Wednesday, May 4, 2011

Short File Name (SFN) to Long File Name (LFN) Conversion

The text below is an excerpt from http://en.wikipedia.org/wiki/8.3_filename


Although there is no compulsory algorithm for creating the 8.3 name from an LFN, Windows uses the following convention:[4]
  1. If the LFN is 8.3 uppercase, no LFN will be stored on disk at all.
    • Example: "TEXTFILE.TXT"
  2. If the LFN is 8.3 mixed case, the LFN will store the mixed-case name, while the 8.3 name will be an uppercased version of it.
    • Example: "TextFile.Txt" becomes "TEXTFILE.TXT".
  3. If the filename contains characters not allowed in an 8.3 name (including space which was disallowed by convention though not by the APIs) or either part is too long, the name is stripped of invalid characters such as spaces and extra periods. Other characters such as "+" are changed to the underscore "_", and uppercased. The stripped name is then truncated to the first 6 letters of its basename, followed by a tilde, followed by a single digit, followed by a period ".", followed by the first 3 characters of the extension.

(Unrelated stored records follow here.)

This design comes from an exercise in tuning for small area and a short achievable clock period on the open sky130 flow, not from production work. Where RTL was checked, it was by simulation tests only, not by an equivalence proof against the original. Power is estimated from default activity; no workload was simulated.

Design mfb_frame_gen_top, start of the top module:
module mfb_frame_gen_top (
    input  logic          CLK,
    input  logic          RESET,
    input  logic          START,
    input  logic [31:0]   FRAMES,
    input  logic [15:0]   LEN_MIN,
    input  logic [15:0]   LEN_MAX,
    output logic          BUSY,
    output logic          DONE,
    output logic [31:0]   SENT_CNT,
    output logic [1023:0] TX_DATA,
    output logic [5:0]    TX_SOF_POS,
    output logic [11:0]   TX_EOF_POS,
    output logic [1:0]    TX_SOF,
    output logic [1:0]    TX_EOF,
    output logic          TX_SRC_RDY,
    input  logic          TX_DST_RDY
);
    mfb_frame_gen gen_i (
        .CLK        (CLK),
        .RESET      (RESET),
        .START      (START),
        .FRAMES     (FRAMES),
        .LEN_MIN    (LEN_MIN),
        .LEN_MAX    (LEN_MAX),
        .BUSY       (BUSY),
        .DONE       (DONE),
        .SENT_CNT   (SENT_CNT),
        .TX_DATA    (TX_DATA),
        .TX_SOF_POS (TX_SOF_POS),
        .TX_EOF_POS (TX_EOF_POS),
        .TX_SOF     (TX_SOF),
        .TX_EOF     (TX_EOF),
        .TX_SRC_RDY (TX_SRC_RDY),
        .TX_DST_RDY (TX_DST_RDY)
    );
endmodule
For scale: roughly 180 flip-flops, roughly 23,000 um^2 of cells after synthesis.
clock: 12.0 ns
lec_check: 0
abc_clock_period_in_ps: 3000
cap_margin: 20
core_area: 4 4 396 396
die_area: 0 0 400 400
slew_margin: 20
standard.sh (not shown) runs the stock make flow with config.mk's settings and CLKGATE_MAP_FILE= SYNTH_SCRIPT=/design/flow/synth_recipe.tcl, a recipe that flattens the netlist after the stock synthesis.
==> flow/flow/run.sh <==
#!/bin/bash
set -euo pipefail
bash standard.sh \
  "BUFFER_PORTS_ARGS=-buffer_cell sky130_fd_sc_hd__buf_1" \
  SETUP_SLACK_MARGIN=5 \
  finish > make.log 2>&1
Rerun with:
--- a/flow/design.v
+++ b/flow/design.v
@@ -21,49 +21,33 @@
         if (reset)     q <= SEED;
         else if (en) begin
             if (adv2)      q <= ahead2;
             else if (adv1) q <= ahead1;
         end
     end
 endmodule
 module mfb_frame_gen_items (
     input  logic [7:0]   base,
     output logic [511:0] items
 );
-    logic [2:0] lo, hi;
-    logic [1:0] top;
-    assign lo  = base[2:0];
-    assign hi  = base[5:3];
-    assign top = base[7:6];
     logic [7:0]      cl;         
-    logic [7:0][2:0] sl;
-    logic [7:0][2:0] h0, h1;
-    logic [7:0]      g0, g1;     
+    logic [7:0][2:0] sl;         
+    logic [8:0][4:0] h;          
     always_comb begin
-        for (int j = 0; j < 8; j++) begin
-            {cl[j], sl[j]} = {1'b0, lo} + 4'(j);
-            {g0[j], h0[j]} = {1'b0, hi} + 4'(j);
-            {g1[j], h1[j]} = {1'b0, hi} + 4'(j + 1);
-        end
+        for (int j = 0; j < 8; j++) {cl[j], sl[j]} = {1'b0, base[2:0]} + 4'(j);
+        for (int m = 0; m < 9; m++) h[m] = base[7:3] + 5'(m);
     end
     genvar i;
     generate
         for (i = 0; i < 64; i++) begin : g_item
-            localparam int JL = i % 8;
-            localparam int JH = i / 8;
-            logic       c3, c6;
-            logic [2:0] mid;
-            assign c3  = cl[JL];
-            assign mid = c3 ? h1[JH] : h0[JH];
-            assign c6  = c3 ? g1[JH] : g0[JH];
-            assign items[i*8 +: 8] = {top + {1'b0, c6}, mid, sl[JL]};
+            assign items[i*8 +: 8] = {cl[i % 8] ? h[i / 8 + 1] : h[i / 8], sl[i % 8]};
         end
     endgenerate
 endmodule
 module mfb_frame_gen (
     input  logic          CLK,
     input  logic          RESET,
     input  logic          START,
     input  logic [31:0]   FRAMES,
     input  logic [15:0]   LEN_MIN,
     input  logic [15:0]   LEN_MAX,
     output logic          BUSY,
@@ -73,23 +57,25 @@
     output logic [5:0]    TX_SOF_POS,
     output logic [11:0]   TX_EOF_POS,
     output logic [1:0]    TX_SOF,
     output logic [1:0]    TX_EOF,
     output logic          TX_SRC_RDY,
     input  logic          TX_DST_RDY
 );
     logic        busy_q, done_q;
     logic        idle;
     assign idle = !busy_q && !done_q;
     logic [15:0] lm1_q;      
+    logic [15:0] lx1_q;      
     logic [15:0] d_q;        
+    logic [15:0] mask_q;     
     logic        le64_q;     
     logic        le128_q;    
     logic [31:0] left_q;     
     logic [7:0]  fidx_q;     
     logic        in_q;       
     logic [9:0]  rr_q;       
     logic        bias_q;     
     logic [5:0]  ep_q;       
     logic [1:0]  o_q;        
     logic        last_q;     
     logic [7:0]  base0_q, base1_q;
@@ -107,31 +93,31 @@
         .ahead0 (v0),
         .ahead1 (v1),
         .ahead2 (v2)
     );
     function automatic logic [15:0] smear(input logic [15:0] d);
         logic [15:0] m;
         m = d;
         for (int s = 1; s < 16; s = s * 2) m = m | (m >> s);
         smear = m;
     endfunction
     logic [15:0] mask;
-    assign mask = smear(d_q);
+    assign mask = mask_q;
     logic [15:0] x0, x1, t0, t1;
     logic        sat0, sat1;
     assign x0   = v0 & mask;
     assign x1   = v1 & mask;
     assign sat0 = x0 > d_q;
     assign sat1 = x1 > d_q;
-    assign t0   = lm1_q + (sat0 ? d_q : x0);
-    assign t1   = lm1_q + (sat1 ? d_q : x1);
+    assign t0   = sat0 ? lx1_q : lm1_q + x0;
+    assign t1   = sat1 ? lx1_q : lm1_q + x1;
     logic lm1_hi6, lm1_hi7;
     assign lm1_hi6 = lm1_q[15:6] == 10'd0;
     assign lm1_hi7 = lm1_q[15:7] == 9'd0;
     logic [6:0] s0lo, s1lo;
     assign s0lo = {1'b0, lm1_q[5:0]} + {1'b0, x0[5:0]};
     assign s1lo = {1'b0, lm1_q[5:0]} + {1'b0, x1[5:0]};
     logic [7:0] s0lo7;
     assign s0lo7 = {1'b0, lm1_q[6:0]} + {1'b0, x0[6:0]};
     logic one0, one1, two0;
     assign one0 = sat0 ? le64_q  : (lm1_hi6 && x0[15:6] == 10'd0 && !s0lo[6]);
     assign one1 = sat1 ? le64_q  : (lm1_hi6 && x1[15:6] == 10'd0 && !s1lo[6]);
@@ -263,23 +249,25 @@
         if (RESET)     TX_SRC_RDY <= 1'b0;
         else if (load) TX_SRC_RDY <= 1'b1;
         else if (xfer) TX_SRC_RDY <= 1'b0;
     end
     logic [15:0] diff;
     logic        span;
     assign diff = LEN_MAX - LEN_MIN;
     assign span = LEN_MIN < LEN_MAX;
     always_ff @(posedge CLK) begin
         if (idle) begin
             lm1_q   <= LEN_MIN - 16'd1;
+            lx1_q   <= LEN_MAX - 16'd1;
             d_q     <= span ? diff : 16'd0;
+            mask_q  <= span ? smear(diff) : 16'd0;
             le64_q  <= LEN_MAX <= 16'd64;
             le128_q <= LEN_MAX <= 16'd128;
             left_q  <= FRAMES;
             fidx_q  <= 8'd0;
             in_q    <= 1'b0;
             last_q  <= 1'b0;
         end else if (load) begin
             left_q  <= left_n;
             fidx_q  <= fidx_n;
             in_q    <= in_n;
             last_q  <= last_n;
=>
- sequential power rises by roughly a tenth
- final area falls slightly
- utilization falls by 0.14 points
- fmax falls slightly
- setup slack gets worse by 93 ps
- wire length rises slightly
- power barely changes
- non-clock buffer count does not change
- die area does not change
- count of clock-buffer cells in the layout rises by 14
Function not checked in the second run of this note: the RTL went through the layout flow alone.

what the ideal ports hide:
The results above use ideal ports. As a check the final layouts listed here were re-extracted and re-timed, cells and wires unchanged.
Step 1 assumes that a clkbuf_16 drives the clock port and a buf_2 every other input.
Step 2 moves the port delays by t, midway between the first and last clock arrival at a register: inputs arrive t later, outputs are due t later. That takes back most of the time a late clock gives input paths.
Three values: ideal, step 1, step 2; two values: the first two.
run	shift t [ns]	setup slack, ns	hold WS [ns]	worst setup path at the end
the first run	0.556	5.183 / 5.125 / 5.492	0.516 / 0.516 / 0.516	register to register
the second run	0.604	5.090 / 5.039 / 5.643	0.493 / 0.493 / 0.493	register to output
After both steps setup and hold are still met in every run listed.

    • Example: "TextFile1.Mine.txt" becomes "TEXTFI~1.TXT" (or "TEXTFI~2.TXT", should "TEXTFI~1.TXT" already exist). "ver +1.2.text" becomes "VER_12~1.TEX".

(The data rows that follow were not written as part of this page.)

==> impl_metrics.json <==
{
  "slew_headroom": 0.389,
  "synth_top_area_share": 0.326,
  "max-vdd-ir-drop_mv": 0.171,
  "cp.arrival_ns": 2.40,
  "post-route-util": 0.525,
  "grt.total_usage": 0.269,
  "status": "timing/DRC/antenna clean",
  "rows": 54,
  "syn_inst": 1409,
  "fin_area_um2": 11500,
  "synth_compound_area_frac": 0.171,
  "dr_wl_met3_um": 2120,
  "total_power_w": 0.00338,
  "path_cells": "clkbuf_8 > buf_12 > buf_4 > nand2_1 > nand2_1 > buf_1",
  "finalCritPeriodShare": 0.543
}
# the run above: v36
This design comes from an exercise in tuning for small area, a short achievable clock period and few clock cycles per item on the open sky130 flow, not from production work.
Where RTL was checked, it was by simulation tests only, not by an equivalence proof against the original.

## ntt_barrett_modmul
module ntt_barrett_modmul #(
    parameter int unsigned W   = 16,
    parameter int unsigned PW  = 16,
    parameter int unsigned LAT = ntt_barrett_modmul_pkg::PIPE_LAT
) (
    input  logic          clk,
    input  logic          reset,
    input  logic          cfg_load,
    input  logic [W-1:0]  cfg_q,
    output logic          cfg_busy,
    output logic          cfg_err,
    output logic          cfg_ready,
    input  logic          in_valid,
    output logic          in_ready,
    input  logic [W-1:0]  in_a,
    input  logic [W-1:0]  in_w,
    input  logic [PW-1:0] in_pass,
    output logic          out_valid,
    input  logic          out_ready,
    output logic [W-1:0]  out_data,
    output logic [PW-1:0] out_pass
);
    logic        cfg_ready_q;
    logic        cfg_err_q;
    logic        cfg_ok;
    logic        pipe_empty;
    logic        en;
    logic        fire;
    logic        c_rdy;
    logic        mu_rdy;
    logic [15:0] nq_val;
    logic [15:0] c_val;
    logic [17:0] mu_val;
    logic [3:0]  sh_val;
    logic        out_v_q;
    logic [15:0] out_d_q;
    logic [15:0] out_p_q;
    logic m1_1;
    logic m1_2;
    logic m1_3;
    logic m1_4;
    logic m1_5;
    logic m1_6;
    logic m1_7;
    logic m1_8;
    logic m1_9;
    logic m1_10;
    logic m1_11;
    logic m1_12;
    logic m1_13;
    logic m1_14;
    logic m1_15;
    logic m1_16;
    logic m1_17;
    logic m1_18;
    logic m1_19;
    logic m1_20;
    logic m1_21;
    logic m1_22;
    logic m1_23;
    logic m1_24;
    logic m1_25;
    logic m1_26;
    logic m1_27;
    logic m1_28;
    logic m1_29;
    logic m1_30;
    logic m1_31;
    logic m1_32;
    logic m1_33;
    logic m1_34;
    logic m1_35;
    logic m1_36;
    logic m1_37;
    logic m1_38;
    logic m1_39;
    logic m1_40;
    logic m1_41;
    logic m1_42;
    logic m1_43;
    logic m1_44;
    logic m1_45;
    logic m1_46;
    logic m1_47;
    logic m1_48;
    logic m1_49;
    logic m1_50;
    logic m1_51;
    logic m1_52;
  ...
Size: ~4500 cells after synthesis, ~45000 um2 of cells after synthesis.
clock: 10.0 ns
lec_check: 0
cap_margin: 20
core_margin: 2
core_utilization: 40
setup_slack_margin: 5
slew_margin: 20
synth_hierarchical: 1
synth_minimum_keep_size: 0
run.sh (not shown) runs the stock make flow with config.mk's settings and CLKGATE_MAP_FILE= SYNTH_SCRIPT=/design/flow/synth_recipe.tcl, a recipe that flattens the netlist after the stock synthesis.
The starting point went through all stages and came out clean.
Next try:
--- a/flow/config.mk
+++ b/flow/config.mk
@@ -10,3 +10,2 @@
 export CORE_UTILIZATION = 40
-export SETUP_SLACK_MARGIN = 5
 export SLEW_MARGIN = 20
- count of clock-buffer cells in the layout is lower by 7
- area after synthesis is unchanged
- final area is lower by about 9%
- setup slack is worse by 0.88 ns
Function was not checked in any run of this note: the RTL went through the layout flow alone.

========
Another version of the RTL of ntt_barrett_modmul (not shown whole).
Size in the first run: about 570 flip-flops, about 110 I/O pins, ~0.050 sq mm of cells after synthesis.
Design ntt_barrett_modmul, start of the top module:
module ntt_barrett_modmul #(
    parameter int unsigned W   = 16,
    parameter int unsigned PW  = 16,
    parameter int unsigned LAT = ntt_barrett_modmul_pkg::PIPE_LAT
) (
    input  logic          clk,
    input  logic          reset,
    input  logic          cfg_load,
    input  logic [W-1:0]  cfg_q,
    output logic          cfg_busy,
    output logic          cfg_err,
    output logic          cfg_ready,
    input  logic          in_valid,
    output logic          in_ready,
    input  logic [W-1:0]  in_a,
    input  logic [W-1:0]  in_w,
    input  logic [PW-1:0] in_pass,
    output logic          out_valid,
    input  logic          out_ready,
    output logic [W-1:0]  out_data,
    output logic [PW-1:0] out_pass
);
clock: 10.0 ns
lec_check: 0
cap_margin: 20
core_margin: 2
core_utilization: 40
cts_buf_list: sky130_fd_sc_hd__clkbuf_4 sky130_fd_sc_hd__clkbuf_8
setup_slack_margin: 5
slew_margin: 20
synth_hierarchical: 1
synth_minimum_keep_size: 0
Testbench counts at the start, summed over its fixed seeds: cycles 8,664, items 8,192.
==> next run, changes <==
Settings changed: CTS_BUF_LIST sky130_fd_sc_hd__clkbuf_4 sky130_fd_sc_hd__clkbuf_8 to sky130_fd_sc_hd__clkbuf_8 sky130_fd_sc_hd__clkbuf_16, CTS_CLUSTER_DIAMETER from default to 100, CTS_CLUSTER_SIZE from default to 20.
=>
- The new run completed with no timing, DRC or antenna violations
- critical path depth does not change
- routed wire length went down by 1.4%
- count of clock-buffer cells in the layout went down by 86

========
Starting RTL as in the previous note.
// ntt_barrett_modmul
module ntt_barrett_modmul #(
    parameter int unsigned W   = 16,
    parameter int unsigned PW  = 16,
    parameter int unsigned LAT = ntt_barrett_modmul_pkg::PIPE_LAT
) (
    input  logic          clk,
    input  logic          reset,
    input  logic          cfg_load,
    input  logic [W-1:0]  cfg_q,
    output logic          cfg_busy,
    output logic          cfg_err,
    output logic          cfg_ready,
    input  logic          in_valid,
    output logic          in_ready,
    input  logic [W-1:0]  in_a,
    input  logic [W-1:0]  in_w,
    input  logic [PW-1:0] in_pass,
    output logic          out_valid,
    input  logic          out_ready,
    output logic [W-1:0]  out_data,
    output logic [PW-1:0] out_pass
);
    logic        cfg_ready_q;
    logic        cfg_err_q;
    logic        cfg_ok;
    logic        pipe_empty;
    logic        en;
    logic        fire;
    logic        c_rdy;
    logic        mu_rdy;
    logic [15:0] nqn_val;
    logic [15:0] cn_val;
    logic [17:0] mu_val;
    logic [3:0]  sh_val;
    logic        out_v_q;
    logic [15:0] out_d_q;
    logic [15:0] out_p_q;
    logic m0_1;
    logic m0_2;
    logic m0_3;
    logic m0_4;
    logic m0_5;
    logic m0_6;
    logic m0_7;
    logic m0_8;
    logic m0_9;
    logic m0_10;
    logic m0_11;
    logic m0_12;
    logic m0_13;
  ...
make LEC_CHECK=0 CAP_MARGIN=10 CORE_MARGIN=2 CORE_UTILIZATION=40 CTS_BUF_LIST='sky130_fd_sc_hd__clkbuf_4 sky130_fd_sc_hd__clkbuf_8' SETUP_SLACK_MARGIN=5 SLEW_MARGIN=10 SYNTH_HIERARCHICAL=1 SYNTH_MINIMUM_KEEP_SIZE=0 TNS_END_PERCENT=10 finish   # period 10.0 ns
Testbench counts at the start, summed over its fixed seeds: cycles 8,664, items 8,192.
==> next run, changes <==
CAP_MARGIN = 20   (was 10)
CORE_UTILIZATION = 60   (was 40)
PLACE_DENSITY = 0.75   (was unset)
SLEW_MARGIN = 20   (was 10)
TNS_END_PERCENT = unset   (was 10)
What happened:
- The changed run produced a clean layout
- routed wire length came out lower by about 4.5%
- setup slack is better by 0.074 ns
- final cell count went down by about 10%
- core utilization increases by 21 points
- count of clock-buffer cells in the layout is lower by 7
- design area falls by about 1.5%
- die area drops by 33%
- hold slack is better by 0.036 ns

==> afterwards: timing with drivers on the ports <==
The results above use ideal ports. As a check the final layouts listed here were re-extracted and re-timed, cells and wires unchanged. Step 1 sets driving cells, clkbuf_16 on the clock port and buf_2 on the other inputs (assumed; they add their load-dependent delay and slew). Step 2 adds t to the input delays and takes it off the output delays; t is the mean of the earliest and latest rising clock arrival at the registers after step 1. Input paths then give back, and output paths get back, about the clock's delay inside the block. Slacks: ideal / step 1 / step 2; pairs: ideal / step 1.
run | shift t [ns] | setup slack, ns | worst register clock-pin slew, ns
the first run of note 1 | 0.700 | 4.181 / 4.181 / 4.181 | 0.06 / 0.06
the second run of note 1 | 0.707 | 3.297 / 3.297 / 3.297 | 0.07 / 0.07
the first run of note 2 | 0.847 | 5.060 / 5.047 / 4.278 | 0.08 / 0.08
the second run of note 2 | 0.689 | 5.024 / 5.024 / 4.391 | 0.10 / 0.10
the first run of note 3 | 0.848 | 4.983 / 4.950 / 4.247 | 0.08 / 0.08
the second run of note 3 | 0.790 | 5.057 / 5.026 / 4.389 | 0.08 / 0.08
After both steps every run listed still meets setup and hold. The setup slack of the first run of note 2, which loses most, moves by -0.013 ns with the drivers and by -0.782 ns with both steps.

  4. Beginning with Windows 2000, if at least 4 files or folders already exist with the same initial 6 characters in their short names, the stripped LFN is instead truncated to the first 2 letters of the basename (or 1 if the basename has only 1 letter), followed by 4 hexadecimal digits derived from an undocumented hash of the filename, followed by a tilde, followed by a single digit, followed by a period ".", followed by the first 3 characters of the extension.
    • Example: "TextFile.Mine.txt" becomes "TE021F~1.TXT".